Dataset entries
========================================================================

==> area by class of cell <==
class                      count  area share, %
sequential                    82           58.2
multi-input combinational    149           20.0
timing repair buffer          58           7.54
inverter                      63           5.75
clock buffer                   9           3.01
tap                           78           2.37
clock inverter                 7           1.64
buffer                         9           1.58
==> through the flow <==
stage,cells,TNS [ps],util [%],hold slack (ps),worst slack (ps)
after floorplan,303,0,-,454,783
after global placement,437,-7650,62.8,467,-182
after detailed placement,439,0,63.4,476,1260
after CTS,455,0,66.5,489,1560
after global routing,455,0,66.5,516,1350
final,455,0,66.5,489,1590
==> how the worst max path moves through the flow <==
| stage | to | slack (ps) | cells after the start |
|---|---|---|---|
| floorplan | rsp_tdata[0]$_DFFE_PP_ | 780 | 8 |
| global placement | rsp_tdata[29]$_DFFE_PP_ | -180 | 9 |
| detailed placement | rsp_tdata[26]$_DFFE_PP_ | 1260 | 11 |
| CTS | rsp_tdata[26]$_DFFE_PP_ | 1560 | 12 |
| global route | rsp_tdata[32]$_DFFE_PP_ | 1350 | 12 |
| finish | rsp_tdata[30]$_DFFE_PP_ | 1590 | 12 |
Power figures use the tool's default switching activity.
$ cat src/hw/rtl/lmt_core.sv
// Mode, line and cycle counter state with its single step update.
// Depends on lmt_pkg for the item, configuration and result types.
module lmt_core (
  input  logic             clk,
  input  logic             rst,
  input  logic             advance,
  input  lmt_pkg::item_t   item,
  input  lmt_pkg::cfg_t    cfg,
  output lmt_pkg::result_t res
);
  import lmt_pkg::*;

  mode_t      mode_state, mode_state_next;
  logic [9:0] cycle_accum, cycle_accum_next;
  logic [7:0] line_count, line_count_next;
  logic       display_enabled, display_enabled_next;
  logic       match_flag, match_flag_next;

  logic [10:0] accum_sum;
  logic [9:0]  accum_sat;
  logic [9:0]  phase_len;
  logic        phase_done;
  logic [9:0]  accum_rem;
  logic [7:0]  line_inc;
  logic        line_match;
  logic        vb_irq, st_irq, done;

  always_comb begin
    accum_sum  = {1'b0, cycle_accum} + {3'b000, item.cycles};
    accum_sat  = accum_sum[10] ? ACCUM_MAX : accum_sum[9:0];
    case (mode_state)
      MODE_HBLANK: phase_len = HBLANK_LEN;
      MODE_OAM:    phase_len = OAM_LEN;
      MODE_XFER:   phase_len = XFER_LEN;
      default:     phase_len = VLINE_LEN;
    endcase
    phase_done = accum_sat >= phase_len;
    accum_rem  = accum_sat - phase_len;
    line_inc   = (line_count == LAST_LINE) ? 8'd0 : line_count + 8'd1;
    line_match = line_inc == cfg.lyc_compare;

    mode_state_next      = mode_state;
    cycle_accum_next     = cycle_accum;
    line_count_next      = line_count;
    display_enabled_next = display_enabled;
    match_flag_next      = match_flag;
    vb_irq = 1'b0;
    st_irq = 1'b0;
    done   = 1'b0;

    if (item.req_type == REQ_WRITE) begin
      // a rising enable resets the line to 0 and clears the cycle counter
      if (item.lcd_enable_value && !display_enabled) begin
        line_count_next  = 8'd0;
        cycle_accum_next = 10'd0;
      end
      display_enabled_next = item.lcd_enable_value;
    end else if (display_enabled) begin
      cycle_accum_next = phase_done ? accum_rem : accum_sat;
      if (phase_done) begin
        case (mode_state)
          MODE_HBLANK: begin
            done            = 1'b1;
            line_count_next = line_inc;
            match_flag_next = line_match;
            if (line_inc == FIRST_VBLANK_LINE) begin
              mode_state_next = MODE_VBLANK;
              vb_irq          = 1'b1;
              st_irq          = item.irq_master_enable &&
                                (line_match || cfg.vblank_irq_enable);
            end else begin
              mode_state_next = MODE_OAM;
              st_irq          = item.irq_master_enable &&
                                (line_match || cfg.oam_irq_enable);
            end
          end
          MODE_OAM: begin
            mode_state_next = MODE_XFER;
          end
          MODE_XFER: begin
            mode_state_next = MODE_HBLANK;
            st_irq          = item.irq_master_enable && cfg.hblank_irq_enable;
          end
          default: begin
            line_count_next = line_inc;
            match_flag_next = line_match;
            if (line_inc == 8'd0) begin
              mode_state_next = MODE_OAM;
              st_irq          = item.irq_master_enable &&
                                (line_match || cfg.oam_irq_enable);
            end else begin
              st_irq = item.irq_master_enable && line_match;
            end
          end
        endcase
      end
    end

    res.mode       = mode_code(mode_state_next);
    res.line       = line_count_next;
    res.lyc_match  = match_flag_next;
    res.vblank_irq = vb_irq;
    res.stat_irq   = st_irq;
    res.line_done  = done;
  end

  always_ff @(posedge clk) begin
    if (rst) begin
      mode_state      <= MODE_OAM;
      cycle_accum     <= 10'd0;
      line_count      <= 8'd0;
      display_enabled <= 1'b1;
      match_flag      <= 1'b0;
    end else if (advance) begin
      mode_state      <= mode_state_next;
      cycle_accum     <= cycle_accum_next;
      line_count      <= line_count_next;
      display_enabled <= display_enabled_next;
      match_flag      <= match_flag_next;
    end
  end

endmodule
`src/grm_pkg.sv`:
```
// Package for the graph reachability marker: sizes, state codes, control structs.
`timescale 1ns / 1ps
package grm_pkg;

  localparam int NODE_COUNT    = 1024;
  localparam int REFS_PER_NODE = 4;
  localparam int STACK_DEPTH   = 1024;

  localparam int NODE_W   = 10;  // node_index / child_index field width
  localparam int SLOT_W   = 2;   // slot_index field width
  localparam int MODE_W   = 2;
  localparam int CNT_W    = 11;  // visited_count field width

  localparam int REF_W    = (REFS_PER_NODE > 1) ? $clog2(REFS_PER_NODE) : 1;
  localparam int NADDR_W  = (NODE_COUNT > 1) ? $clog2(NODE_COUNT) : 1;
  localparam int EDGE_DEPTH = NODE_COUNT * REFS_PER_NODE;
  localparam int EADDR_W  = $clog2(EDGE_DEPTH);
  localparam int CLR_W    = EADDR_W;
  localparam int STK_AW   = $clog2(STACK_DEPTH);
  localparam int SP_W     = $clog2(STACK_DEPTH + 1);
  localparam int TOT_W    = $clog2(NODE_COUNT + 1);
  localparam int EDGE_W   = NODE_W + 1;  // {present, child}

  typedef enum logic [MODE_W-1:0] {
    MODE_LOAD = 2'd0,
    MODE_ROOT = 2'd1,
    MODE_RUN  = 2'd2,
    MODE_NONE = 2'd3
  } mode_t;

  typedef enum logic [3:0] {
    ST_CLEAR,
    ST_IDLE,
    ST_LOAD,
    ST_ROOT_RD,
    ST_ROOT_CHK,
    ST_POP,
    ST_EDGE_RD,
    ST_EDGE_CHK,
    ST_MARK_CHK,
    ST_RESP
  } state_t;

  typedef struct packed {
    logic capture;     // latch the input item
    logic clr_step;    // clear one edge slot and one mark
    logic edge_write;  // write the captured slot
    logic mark_rd;     // read a visited mark
    logic mark_set;    // mark, count and push
    logic use_child;   // mark address comes from the edge read data
    logic set_fresh;
    logic pop;         // read top of stack, decrement pointer
    logic slot_clr;
    logic slot_inc;
    logic edge_rd;     // read slot of the popped parent
    logic out_load;
  } cmd_t;

  typedef struct packed {
    logic  clr_done;
    logic  sp_zero;
    logic  mark_bit;
    logic  edge_present;
    logic  last_slot;
    logic  out_free;
    mode_t mode;
  } status_t;

endpackage

```
`src/grm_ctrl.sv`:
```
// Sequencer for clearing, loading, root marking and the depth-first walk.
`timescale 1ns / 1ps
module grm_ctrl import grm_pkg::*; (
  input  logic    clk,
  input  logic    rst,
  input  logic    in_valid,
  output logic    in_stall,
  input  status_t status,
  output cmd_t    cmd
);

  state_t state, state_next;

  always_ff @(posedge clk) begin
    if (rst) begin
      state <= ST_CLEAR;
    end else begin
      state <= state_next;
    end
  end

  always_comb begin
    state_next = state;
    case (state)
      ST_CLEAR: begin
        if (status.clr_done) state_next = ST_IDLE;
      end
      ST_IDLE: begin
        if (in_valid) begin
          case (status.mode)
            MODE_LOAD: state_next = ST_LOAD;
            MODE_ROOT: state_next = ST_ROOT_RD;
            MODE_RUN:  state_next = ST_POP;
            default:   state_next = ST_RESP;
          endcase
        end
      end
      ST_LOAD:     state_next = ST_RESP;
      ST_ROOT_RD:  state_next = ST_ROOT_CHK;
      ST_ROOT_CHK: state_next = ST_RESP;
      ST_POP: begin
        state_next = status.sp_zero ? ST_RESP : ST_EDGE_RD;
      end
      ST_EDGE_RD:  state_next = ST_EDGE_CHK;
      ST_EDGE_CHK: begin
        if (status.edge_present) begin
          state_next = ST_MARK_CHK;
        end else begin
          state_next = status.last_slot ? ST_POP : ST_EDGE_RD;
        end
      end
      ST_MARK_CHK: begin
        state_next = status.last_slot ? ST_POP : ST_EDGE_RD;
      end
      ST_RESP: begin
        if (status.out_free) state_next = ST_IDLE;
      end
      default: state_next = ST_CLEAR;
    endcase
  end

  always_comb begin
    cmd      = '0;
    in_stall = 1'b1;
    case (state)
      ST_CLEAR: cmd.clr_step = 1'b1;
      ST_IDLE: begin
        in_stall    = 1'b0;
        cmd.capture = in_valid;
      end
      ST_LOAD:    cmd.edge_write = 1'b1;
      ST_ROOT_RD: cmd.mark_rd = 1'b1;
      ST_ROOT_CHK: begin
        cmd.mark_set  = !status.mark_bit;
        cmd.set_fresh = !status.mark_bit;
      end
      ST_POP: begin
        cmd.pop      = !status.sp_zero;
        cmd.slot_clr = 1'b1;
      end
      ST_EDGE_RD: cmd.edge_rd = 1'b1;
      ST_EDGE_CHK: begin
        cmd.mark_rd   = status.edge_present;
        cmd.use_child = 1'b1;
        cmd.slot_inc  = !status.edge_present;
      end
      ST_MARK_CHK: begin
        cmd.mark_set  = !status.mark_bit;
        cmd.use_child = 1'b1;
        cmd.slot_inc  = 1'b1;
      end
      ST_RESP: cmd.out_load = status.out_free;
      default: cmd = '0;
    endcase
  end

endmodule

```
`config.mk`:
```
export PLATFORM = sky130hd
export DESIGN_NAME = grm_ctrl
export DESIGN_NICKNAME = d
export VERILOG_FILES = /design/src/grm_pkg.sv /design/src/grm_ctrl.sv
export SDC_FILE = /design/constraint.sdc
export NUM_CORES = 1
export LEC_CHECK = 0
export BUFFER_PORTS_ARGS = -buffer_cell sky130_fd_sc_hd__buf_2
export CAP_MARGIN = 20
export CORE_AREA = 2 2 39 41
export DETAILED_ROUTE_END_ITERATION = 7
export DIE_AREA = 0 0 41 43
export PLACE_DENSITY = 0.65
export SKIP_LAST_GASP = 1
export SLEW_MARGIN = 20
export SYNTH_ARGS = -nofsm -noshare
export SYNTH_HDL_FRONTEND = slang
export SYNTH_SLANG_ARGS = --single-unit
```
`constraint.sdc`:
```
create_clock -name clk -period 2.2 [get_ports clk]
set_clock_uncertainty 0.15 [all_clocks]
set_input_delay 0.33 -clock clk [delete_from_list [all_inputs] [get_ports clk]]
set_output_delay 0.33 -clock clk [all_outputs]
set_load 0.01 [all_outputs]
```
# [After elaboration in Yosys (flattened, before gate mapping)]
# Index checks and enable logic that the tools add are counted.
[totals] elab_cells=44 regBits=4 output_inout_bits=13
[op_classes] eq_ne=14 reduce_logical=9 mux=20
[ops] cell="$pmux W4 S9" n=1
[ops] cell="$mux W4" n=5
[ops] cell="$eq A4 B3 Y1 const B" n=4
[ops] cell="$pmux W4 S3" n=1
[ops] cell="$mux W1" n=9
[ops] cell="$eq A4 B2 Y1 const B" n=2
[ops] cell="$eq A4 B4 Y1 const B" n=2
[ops] cell="$ne A2 B2 Y1 const B" n=3
[ops] cell="$reduce_or A2 Y1" n=3
[ops] cell="$eq A4 B1 Y1 const B" n=1
[ops] cell="$logic_not A4 Y1" n=1
[ops] cell="$mux W2" n=2
[ops] cell="$pmux W1 S2" n=2
[ops] cell="$logic_not A1 Y1" n=3
[ops] cell="$reduce_and A3 Y1" n=1
[ops] cell="$eq A2 B1 Y1 const B" n=1
[ops] cell="$eq A2 B2 Y1 const B" n=1
[ops] cell="$logic_not A2 Y1" n=1

# [Longest topological paths before layout]
# Gate-level depths: netlist of run 1.
[depth] word_depth=4 depth_mapped=6 depth_no_buf=4

# [Worst setup path after synthesis of run 1]
# OpenSTA, ideal clock, no wires.
[synth_path] kind="reg-to-output" startpoint="register state[1]" endpoint="output port cmd[2] in the netlist's numbering" t_arrival_ps=1154 stages_incl_launch_ff=5 t_required_ps=1720 setup_slack_ps=566 path_cell_list="dfxtp_1 -> buf_6 -> or4b_4 -> o31a_4 -> inv_1"
[synth_lines] element="start, declared" line_no="grm_ctrl.sv:12" source="state_t state, state_next;"
[synth_lines] element="start signal, assigned" line_no="grm_ctrl.sv:18" source="state <= state_next;"
[synth_lines] element="end, declared" line_no="grm_ctrl.sv:9" source="output cmd_t cmd"

==> results by group, run 1 <==
GRT
  • All-layer global routing usage: 17.15%
  • Largest net degree at the start of global routing: 17
  • First-pass GRT wire length: approximately 2200 um
  • Initial antenna violation count: 0
  • Vias in the first global route: ~500
  • Grt ovf: 0

Layout
  • P&R area growth vs syn: 28.57%
  • Most common cell after layout, fill and taps aside: buf_2
  • Final instance area: 619.3 um2
  • Total Nets Final: ~100
  • Register Area: 80.08 um2
  • Share of cells above drive strength 1: a little over a third
  • Max reg flops: 4
  • Largest Register: state
  • Most frequent cells in the layout: buf_2, nor2_1, inv_1
  • Filler Cells Inserted: 160
  • Multi-input logic area: about 350 um2
  • Largest registers: state: 4 flops
  • Ant diodes: 0

Clocking
  • # clock sinks: 4
  • Max clock buf depth: 2
  • CTS Buf Count: 3
  • Worst-path clk slew: approximately 0.04 ns
  • Post_cts resized: 0
  • Worst-skew pair later-pin latency: approximately 0.23 ns
  • H-tree depth: 1
  • Clock root buffer: clkbuf_4
  • CTS tree: built
  • # hold bufs at CTS: 0
  • Post-CTS Setup Bufs: 0

Detailed routing
  • Post-Route WL: between 1000 and 1500 um
  • Avg WL per Cell: roughly 13 um
  • Drc violations: 0
  • Vias/cell: approximately 5.6
  • Vias: between 500 and 600
  • ANT nets after route: 0
  • First drt pass iteration count: 6
  • Initial DRC Count: 20

Setup path
  • Worst EP arrival: approximately 1.5 ns
  • Crit path from: state[2]
  • CP peak stage delay: 0.58 ns
  • Slowest CP cell: or4b_4
  • Worst Path Class, Setup: register to output port
  • CP endpoint kind: output port
  • Worst Path Required: 1.72 ns
  • Ordered list of cells on the worst path: or4b_4 -> o31a_4 -> inv_1 -> buf_2
  • Crit Path Max Fanout: 12
  • CP Launch Type: register
  • Worst r2r src: state[0]

Floorplanning
  • Die ar.: about 1800 um2
  • Die Width: about 41 um
  • # IOs: 24
  • Total core area: between 1000 and 1500 um2
  • Die H: around 43 um
  • Starting Density: roughly a third
  • Rows: 14

STA
  • Slew margin rel.: approximately 70%
  • Unrepaired setup endpoints after global routing: false
  • Endpoints failing hold: 0
  • Post-layout minimum cycle time: ~2.0 ns
  • Setup TNS: 0 ns
  • Fmax: ~500 MHz
  • Max-slew violation count: 0
  • Final setup viols: 0
  • Slew @ Worst Pin: around 0.44 ns
  • Tcrit/Tclk final: ~92%

Synthesis
  • Sequential area share after synthesis: 16.62%
  • Synth Warn #: 0
  • Syn Nets: 78
  • Syn avg cell area: a little over 7 um2
  • Post-Synthesis Cells: 67
  • Syn Std Cell Area: 481.7 um2
  • Synth cell types: 34
  • Synth Register Bits: 4

Min path
  • Worst hold path class: primary input to register
  • Hold path startpoint: rst

Placement
  • Dpl hpwl: between 1000 and 1500 um
  • Area post-placement: between 500 and 600 um2
  • # port buffers: 23
  • Routability cong.: 0.7559

Run status
  • Status: finished, final reports clean

Power
  • Leak: approximately 0.28 nW
  • Peak supply drop: roughly 0.27 mV
  • PwrDens: 596.5 nW/um2

Flow run
  • Max Cap Violations: 0
==> path summary, 6_finish.rpt <==
check | endpoint | slack [ns] | depth (start not counted)
worst max-delay path | cmd[2] | 0.18 | 4
worst min-delay path | state[0] | 0.16 | 2
worst max register to register | state[3] | 0.38 | 4
worst min register to register | state[0] | 0.54 | 2
==> critical path: cells and delay by family, from the launching register on <==
| family | cells | cell delay (ns) |
|---|---|---|
| and+or+nand+nor | 1 | 0.58 |
| DFF | 1 | 0.43 |
| AOI/OAI and AO/OA | 1 | 0.14 |
| buffers and inverters | 2 | 0.17 |
==> kinds of logic (layout without fill, tap and decap cells) <==
family,count (synthesis),count (layout),share of synthesized area [%]
compound gates,18,18,29.09
xor+xnor,1,1,1.819
buf+inv,11,33,11.17
flops,4,4,16.62
mux,2,2,4.416
simple gates,31,31,36.89
==> cell type report <==
type | instances | share of cell area (%)
clock buffer | 3 | 3.636
inverter | 5 | 3.030
multi-input combinational | 52 | 56.16
sequential | 4 | 12.93
tap | 16 | 3.232
timing repair buffer | 25 | 21.01
==> where the power goes <==
group | leakage [nW] | switching, mW | internal [mW] | total, mW
clock network | 0.0138 | 0.0259 | 0.0608 | 0.0866
logic | 0.236 | 0.0965 | 0.0780 | 0.175
registers | 0.0326 | 0.0259 | 0.0824 | 0.108
==> per-stage QoR <==
stage	setup slack [ns]	utilization (%)	power [mW]	hold slack, ns	std cells
after global placement	0.3869	43.13	0.2797	0.3875	102
after global routing	0.01032	44.76	0.4103	0.1427	105
after detailed placement	0.3876	43.13	0.2834	0.3862	102
after floorplan	0.5659	-	0.2291	0.2521	67
after CTS	0.1889	44.76	0.3719	0.1526	105
final	0.1825	44.76	0.3695	0.1605	105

========================================================================

◆ Aim of the task: A single figure, please: the number of lines in the data that hold the string "flops".

◆ Completed exercise: 3